■ **Your goal**
The expected response is the full set of records, unchanged.

■ **Data supplied**
= = =

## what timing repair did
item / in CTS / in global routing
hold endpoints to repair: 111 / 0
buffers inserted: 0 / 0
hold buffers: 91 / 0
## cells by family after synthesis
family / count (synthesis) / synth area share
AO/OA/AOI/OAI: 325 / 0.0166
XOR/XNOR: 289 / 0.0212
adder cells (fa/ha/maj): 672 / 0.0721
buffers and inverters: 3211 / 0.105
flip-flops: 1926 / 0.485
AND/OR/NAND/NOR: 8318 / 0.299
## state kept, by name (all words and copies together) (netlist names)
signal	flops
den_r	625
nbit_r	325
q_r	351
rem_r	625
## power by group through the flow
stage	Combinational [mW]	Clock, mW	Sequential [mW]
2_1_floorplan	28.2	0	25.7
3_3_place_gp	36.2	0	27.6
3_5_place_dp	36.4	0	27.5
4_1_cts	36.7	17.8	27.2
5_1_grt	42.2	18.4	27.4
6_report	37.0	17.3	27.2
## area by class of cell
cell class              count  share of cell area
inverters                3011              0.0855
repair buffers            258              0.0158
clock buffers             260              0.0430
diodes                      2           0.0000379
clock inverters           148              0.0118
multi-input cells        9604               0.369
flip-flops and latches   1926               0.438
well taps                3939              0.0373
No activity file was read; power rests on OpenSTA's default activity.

= = =

■ **Output below**
## what timing repair did
item / in CTS / in global routing
hold endpoints to repair: 111 / 0
buffers inserted: 0 / 0
hold buffers: 91 / 0
## cells by family after synthesis
family / count (synthesis) / synth area share
AO/OA/AOI/OAI: 325 / 0.0166
XOR/XNOR: 289 / 0.0212
adder cells (fa/ha/maj): 672 / 0.0721
buffers and inverters: 3211 / 0.105
flip-flops: 1926 / 0.485
AND/OR/NAND/NOR: 8318 / 0.299
## state kept, by name (all words and copies together) (netlist names)
signal	flops
den_r	625
nbit_r	325
q_r	351
rem_r	625
## power by group through the flow
stage	Combinational [mW]	Clock, mW	Sequential [mW]
2_1_floorplan	28.2	0	25.7
3_3_place_gp	36.2	0	27.6
3_5_place_dp	36.4	0	27.5
4_1_cts	36.7	17.8	27.2
5_1_grt	42.2	18.4	27.4
6_report	37.0	17.3	27.2
## area by class of cell
cell class              count  share of cell area
inverters                3011              0.0855
repair buffers            258              0.0158
clock buffers             260              0.0430
diodes                      2           0.0000379
clock inverters           148              0.0118
multi-input cells        9604               0.369
flip-flops and latches   1926               0.438
well taps                3939              0.0373
No activity file was read; power rests on OpenSTA's default activity.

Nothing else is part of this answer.